Exercise | Return the complete listing without omission.

Provided data |
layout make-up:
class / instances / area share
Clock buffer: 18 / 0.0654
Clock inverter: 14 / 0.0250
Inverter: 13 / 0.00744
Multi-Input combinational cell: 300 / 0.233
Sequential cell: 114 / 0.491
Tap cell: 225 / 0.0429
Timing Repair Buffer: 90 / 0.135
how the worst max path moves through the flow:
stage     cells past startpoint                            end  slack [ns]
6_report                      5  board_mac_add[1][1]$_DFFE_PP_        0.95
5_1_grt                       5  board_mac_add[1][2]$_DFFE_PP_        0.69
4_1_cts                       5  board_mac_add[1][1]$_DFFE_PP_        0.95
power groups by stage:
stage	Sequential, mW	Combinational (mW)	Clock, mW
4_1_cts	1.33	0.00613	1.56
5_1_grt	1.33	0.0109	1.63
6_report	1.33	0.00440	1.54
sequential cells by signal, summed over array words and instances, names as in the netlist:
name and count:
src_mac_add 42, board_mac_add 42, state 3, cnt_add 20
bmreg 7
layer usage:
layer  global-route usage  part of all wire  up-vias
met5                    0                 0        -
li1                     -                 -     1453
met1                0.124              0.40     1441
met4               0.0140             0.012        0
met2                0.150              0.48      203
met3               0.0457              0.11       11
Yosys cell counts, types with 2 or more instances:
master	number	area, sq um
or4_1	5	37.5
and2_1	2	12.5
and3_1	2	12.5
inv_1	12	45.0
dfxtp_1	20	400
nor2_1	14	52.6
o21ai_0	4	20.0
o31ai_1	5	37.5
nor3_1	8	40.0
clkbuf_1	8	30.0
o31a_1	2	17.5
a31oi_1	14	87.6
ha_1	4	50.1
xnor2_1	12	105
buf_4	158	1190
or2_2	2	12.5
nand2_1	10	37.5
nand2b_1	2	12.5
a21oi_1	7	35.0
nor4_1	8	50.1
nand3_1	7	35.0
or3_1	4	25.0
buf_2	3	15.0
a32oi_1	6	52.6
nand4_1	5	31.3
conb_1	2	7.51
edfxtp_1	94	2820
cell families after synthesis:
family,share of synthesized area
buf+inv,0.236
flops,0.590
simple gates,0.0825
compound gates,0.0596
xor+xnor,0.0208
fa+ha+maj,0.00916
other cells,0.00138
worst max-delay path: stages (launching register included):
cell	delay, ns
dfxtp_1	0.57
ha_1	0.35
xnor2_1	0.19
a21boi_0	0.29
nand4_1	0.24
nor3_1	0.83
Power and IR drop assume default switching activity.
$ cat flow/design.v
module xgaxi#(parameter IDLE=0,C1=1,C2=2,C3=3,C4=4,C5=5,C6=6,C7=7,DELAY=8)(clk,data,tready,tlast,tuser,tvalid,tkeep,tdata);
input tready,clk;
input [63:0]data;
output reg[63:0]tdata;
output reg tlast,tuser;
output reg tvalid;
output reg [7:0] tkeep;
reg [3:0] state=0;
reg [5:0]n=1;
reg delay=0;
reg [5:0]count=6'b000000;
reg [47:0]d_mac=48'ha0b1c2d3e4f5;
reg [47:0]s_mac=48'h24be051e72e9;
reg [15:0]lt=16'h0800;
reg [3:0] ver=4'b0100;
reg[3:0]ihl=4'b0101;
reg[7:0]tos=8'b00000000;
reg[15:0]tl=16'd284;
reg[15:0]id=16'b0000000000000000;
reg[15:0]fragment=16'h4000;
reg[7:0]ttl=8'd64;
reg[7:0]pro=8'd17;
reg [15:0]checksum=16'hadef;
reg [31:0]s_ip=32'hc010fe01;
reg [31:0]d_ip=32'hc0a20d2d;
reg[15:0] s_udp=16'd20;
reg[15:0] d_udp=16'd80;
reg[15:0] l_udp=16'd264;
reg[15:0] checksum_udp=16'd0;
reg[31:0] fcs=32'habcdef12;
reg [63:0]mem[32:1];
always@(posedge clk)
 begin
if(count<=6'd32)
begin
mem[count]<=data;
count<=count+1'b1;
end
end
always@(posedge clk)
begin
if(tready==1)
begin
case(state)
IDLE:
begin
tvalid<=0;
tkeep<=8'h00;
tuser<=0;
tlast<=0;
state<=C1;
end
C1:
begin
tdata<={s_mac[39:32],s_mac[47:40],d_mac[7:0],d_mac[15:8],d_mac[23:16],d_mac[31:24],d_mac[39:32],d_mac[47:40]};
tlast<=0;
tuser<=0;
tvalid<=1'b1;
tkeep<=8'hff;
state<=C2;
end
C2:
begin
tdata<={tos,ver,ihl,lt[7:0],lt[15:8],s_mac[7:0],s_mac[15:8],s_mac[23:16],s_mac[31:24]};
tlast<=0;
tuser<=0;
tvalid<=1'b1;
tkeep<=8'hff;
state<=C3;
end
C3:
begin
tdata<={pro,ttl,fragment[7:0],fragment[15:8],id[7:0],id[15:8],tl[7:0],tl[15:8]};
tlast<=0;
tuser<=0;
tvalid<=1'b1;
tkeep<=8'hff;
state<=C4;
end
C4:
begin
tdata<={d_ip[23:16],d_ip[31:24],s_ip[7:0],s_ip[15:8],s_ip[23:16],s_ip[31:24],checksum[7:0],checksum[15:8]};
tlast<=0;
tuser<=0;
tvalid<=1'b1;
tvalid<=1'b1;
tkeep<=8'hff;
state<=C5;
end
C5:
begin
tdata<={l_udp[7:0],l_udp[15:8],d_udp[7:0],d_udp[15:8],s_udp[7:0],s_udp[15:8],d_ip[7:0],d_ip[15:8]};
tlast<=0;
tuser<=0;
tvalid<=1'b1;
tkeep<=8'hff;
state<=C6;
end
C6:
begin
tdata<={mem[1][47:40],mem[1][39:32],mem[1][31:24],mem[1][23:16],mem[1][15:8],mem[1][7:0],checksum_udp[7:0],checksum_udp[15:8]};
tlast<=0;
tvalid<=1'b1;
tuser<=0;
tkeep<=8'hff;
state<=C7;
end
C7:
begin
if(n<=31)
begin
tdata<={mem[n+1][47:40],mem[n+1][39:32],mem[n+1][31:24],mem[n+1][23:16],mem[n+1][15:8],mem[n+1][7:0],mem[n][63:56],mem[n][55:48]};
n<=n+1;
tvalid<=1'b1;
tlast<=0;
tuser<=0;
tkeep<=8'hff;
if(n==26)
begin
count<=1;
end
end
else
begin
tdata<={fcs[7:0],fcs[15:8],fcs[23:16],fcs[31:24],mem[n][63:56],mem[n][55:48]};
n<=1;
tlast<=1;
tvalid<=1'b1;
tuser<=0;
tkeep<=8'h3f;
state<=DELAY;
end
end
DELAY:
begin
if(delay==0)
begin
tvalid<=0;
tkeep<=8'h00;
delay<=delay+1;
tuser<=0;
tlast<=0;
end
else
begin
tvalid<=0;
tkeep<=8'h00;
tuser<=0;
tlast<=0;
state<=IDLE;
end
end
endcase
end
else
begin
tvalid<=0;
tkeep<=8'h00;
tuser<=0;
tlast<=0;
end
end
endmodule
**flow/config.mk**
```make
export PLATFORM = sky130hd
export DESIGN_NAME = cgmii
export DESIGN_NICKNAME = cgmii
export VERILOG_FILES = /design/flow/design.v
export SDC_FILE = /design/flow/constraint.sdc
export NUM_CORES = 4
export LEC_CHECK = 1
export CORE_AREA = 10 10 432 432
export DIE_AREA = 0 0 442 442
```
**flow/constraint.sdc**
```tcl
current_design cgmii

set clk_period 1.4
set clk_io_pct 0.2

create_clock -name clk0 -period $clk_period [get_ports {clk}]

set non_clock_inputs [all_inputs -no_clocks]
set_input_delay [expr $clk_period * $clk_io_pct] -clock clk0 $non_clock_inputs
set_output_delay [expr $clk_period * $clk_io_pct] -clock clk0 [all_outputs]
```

Exercise response |
layout make-up:
class / instances / area share
Clock buffer: 18 / 0.0654
Clock inverter: 14 / 0.0250
Inverter: 13 / 0.00744
Multi-Input combinational cell: 300 / 0.233
Sequential cell: 114 / 0.491
Tap cell: 225 / 0.0429
Timing Repair Buffer: 90 / 0.135
how the worst max path moves through the flow:
stage     cells past startpoint                            end  slack [ns]
6_report                      5  board_mac_add[1][1]$_DFFE_PP_        0.95
5_1_grt                       5  board_mac_add[1][2]$_DFFE_PP_        0.69
4_1_cts                       5  board_mac_add[1][1]$_DFFE_PP_        0.95
power groups by stage:
stage	Sequential, mW	Combinational (mW)	Clock, mW
4_1_cts	1.33	0.00613	1.56
5_1_grt	1.33	0.0109	1.63
6_report	1.33	0.00440	1.54
sequential cells by signal, summed over array words and instances, names as in the netlist:
name and count:
src_mac_add 42, board_mac_add 42, state 3, cnt_add 20
bmreg 7
layer usage:
layer  global-route usage  part of all wire  up-vias
met5                    0                 0        -
li1                     -                 -     1453
met1                0.124              0.40     1441
met4               0.0140             0.012        0
met2                0.150              0.48      203
met3               0.0457              0.11       11
Yosys cell counts, types with 2 or more instances:
master	number	area, sq um
or4_1	5	37.5
and2_1	2	12.5
and3_1	2	12.5
inv_1	12	45.0
dfxtp_1	20	400
nor2_1	14	52.6
o21ai_0	4	20.0
o31ai_1	5	37.5
nor3_1	8	40.0
clkbuf_1	8	30.0
o31a_1	2	17.5
a31oi_1	14	87.6
ha_1	4	50.1
xnor2_1	12	105
buf_4	158	1190
or2_2	2	12.5
nand2_1	10	37.5
nand2b_1	2	12.5
a21oi_1	7	35.0
nor4_1	8	50.1
nand3_1	7	35.0
or3_1	4	25.0
buf_2	3	15.0
a32oi_1	6	52.6
nand4_1	5	31.3
conb_1	2	7.51
edfxtp_1	94	2820
cell families after synthesis:
family,share of synthesized area
buf+inv,0.236
flops,0.590
simple gates,0.0825
compound gates,0.0596
xor+xnor,0.0208
fa+ha+maj,0.00916
other cells,0.00138
worst max-delay path: stages (launching register included):
cell	delay, ns
dfxtp_1	0.57
ha_1	0.35
xnor2_1	0.19
a21boi_0	0.29
nand4_1	0.24
nor3_1	0.83
Power and IR drop assume default switching activity.
$ cat flow/design.v
module xgaxi#(parameter IDLE=0,C1=1,C2=2,C3=3,C4=4,C5=5,C6=6,C7=7,DELAY=8)(clk,data,tready,tlast,tuser,tvalid,tkeep,tdata);
input tready,clk;
input [63:0]data;
output reg[63:0]tdata;
output reg tlast,tuser;
output reg tvalid;
output reg [7:0] tkeep;
reg [3:0] state=0;
reg [5:0]n=1;
reg delay=0;
reg [5:0]count=6'b000000;
reg [47:0]d_mac=48'ha0b1c2d3e4f5;
reg [47:0]s_mac=48'h24be051e72e9;
reg [15:0]lt=16'h0800;
reg [3:0] ver=4'b0100;
reg[3:0]ihl=4'b0101;
reg[7:0]tos=8'b00000000;
reg[15:0]tl=16'd284;
reg[15:0]id=16'b0000000000000000;
reg[15:0]fragment=16'h4000;
reg[7:0]ttl=8'd64;
reg[7:0]pro=8'd17;
reg [15:0]checksum=16'hadef;
reg [31:0]s_ip=32'hc010fe01;
reg [31:0]d_ip=32'hc0a20d2d;
reg[15:0] s_udp=16'd20;
reg[15:0] d_udp=16'd80;
reg[15:0] l_udp=16'd264;
reg[15:0] checksum_udp=16'd0;
reg[31:0] fcs=32'habcdef12;
reg [63:0]mem[32:1];
always@(posedge clk)
 begin
if(count<=6'd32)
begin
mem[count]<=data;
count<=count+1'b1;
end
end
always@(posedge clk)
begin
if(tready==1)
begin
case(state)
IDLE:
begin
tvalid<=0;
tkeep<=8'h00;
tuser<=0;
tlast<=0;
state<=C1;
end
C1:
begin
tdata<={s_mac[39:32],s_mac[47:40],d_mac[7:0],d_mac[15:8],d_mac[23:16],d_mac[31:24],d_mac[39:32],d_mac[47:40]};
tlast<=0;
tuser<=0;
tvalid<=1'b1;
tkeep<=8'hff;
state<=C2;
end
C2:
begin
tdata<={tos,ver,ihl,lt[7:0],lt[15:8],s_mac[7:0],s_mac[15:8],s_mac[23:16],s_mac[31:24]};
tlast<=0;
tuser<=0;
tvalid<=1'b1;
tkeep<=8'hff;
state<=C3;
end
C3:
begin
tdata<={pro,ttl,fragment[7:0],fragment[15:8],id[7:0],id[15:8],tl[7:0],tl[15:8]};
tlast<=0;
tuser<=0;
tvalid<=1'b1;
tkeep<=8'hff;
state<=C4;
end
C4:
begin
tdata<={d_ip[23:16],d_ip[31:24],s_ip[7:0],s_ip[15:8],s_ip[23:16],s_ip[31:24],checksum[7:0],checksum[15:8]};
tlast<=0;
tuser<=0;
tvalid<=1'b1;
tvalid<=1'b1;
tkeep<=8'hff;
state<=C5;
end
C5:
begin
tdata<={l_udp[7:0],l_udp[15:8],d_udp[7:0],d_udp[15:8],s_udp[7:0],s_udp[15:8],d_ip[7:0],d_ip[15:8]};
tlast<=0;
tuser<=0;
tvalid<=1'b1;
tkeep<=8'hff;
state<=C6;
end
C6:
begin
tdata<={mem[1][47:40],mem[1][39:32],mem[1][31:24],mem[1][23:16],mem[1][15:8],mem[1][7:0],checksum_udp[7:0],checksum_udp[15:8]};
tlast<=0;
tvalid<=1'b1;
tuser<=0;
tkeep<=8'hff;
state<=C7;
end
C7:
begin
if(n<=31)
begin
tdata<={mem[n+1][47:40],mem[n+1][39:32],mem[n+1][31:24],mem[n+1][23:16],mem[n+1][15:8],mem[n+1][7:0],mem[n][63:56],mem[n][55:48]};
n<=n+1;
tvalid<=1'b1;
tlast<=0;
tuser<=0;
tkeep<=8'hff;
if(n==26)
begin
count<=1;
end
end
else
begin
tdata<={fcs[7:0],fcs[15:8],fcs[23:16],fcs[31:24],mem[n][63:56],mem[n][55:48]};
n<=1;
tlast<=1;
tvalid<=1'b1;
tuser<=0;
tkeep<=8'h3f;
state<=DELAY;
end
end
DELAY:
begin
if(delay==0)
begin
tvalid<=0;
tkeep<=8'h00;
delay<=delay+1;
tuser<=0;
tlast<=0;
end
else
begin
tvalid<=0;
tkeep<=8'h00;
tuser<=0;
tlast<=0;
state<=IDLE;
end
end
endcase
end
else
begin
tvalid<=0;
tkeep<=8'h00;
tuser<=0;
tlast<=0;
end
end
endmodule
**flow/config.mk**
```make
export PLATFORM = sky130hd
export DESIGN_NAME = cgmii
export DESIGN_NICKNAME = cgmii
export VERILOG_FILES = /design/flow/design.v
export SDC_FILE = /design/flow/constraint.sdc
export NUM_CORES = 4
export LEC_CHECK = 1
export CORE_AREA = 10 10 432 432
export DIE_AREA = 0 0 442 442
```
**flow/constraint.sdc**
```tcl
current_design cgmii

set clk_period 1.4
set clk_io_pct 0.2

create_clock -name clk0 -period $clk_period [get_ports {clk}]

set non_clock_inputs [all_inputs -no_clocks]
set_input_delay [expr $clk_period * $clk_io_pct] -clock clk0 $non_clock_inputs
set_output_delay [expr $clk_period * $clk_io_pct] -clock clk0 [all_outputs]
```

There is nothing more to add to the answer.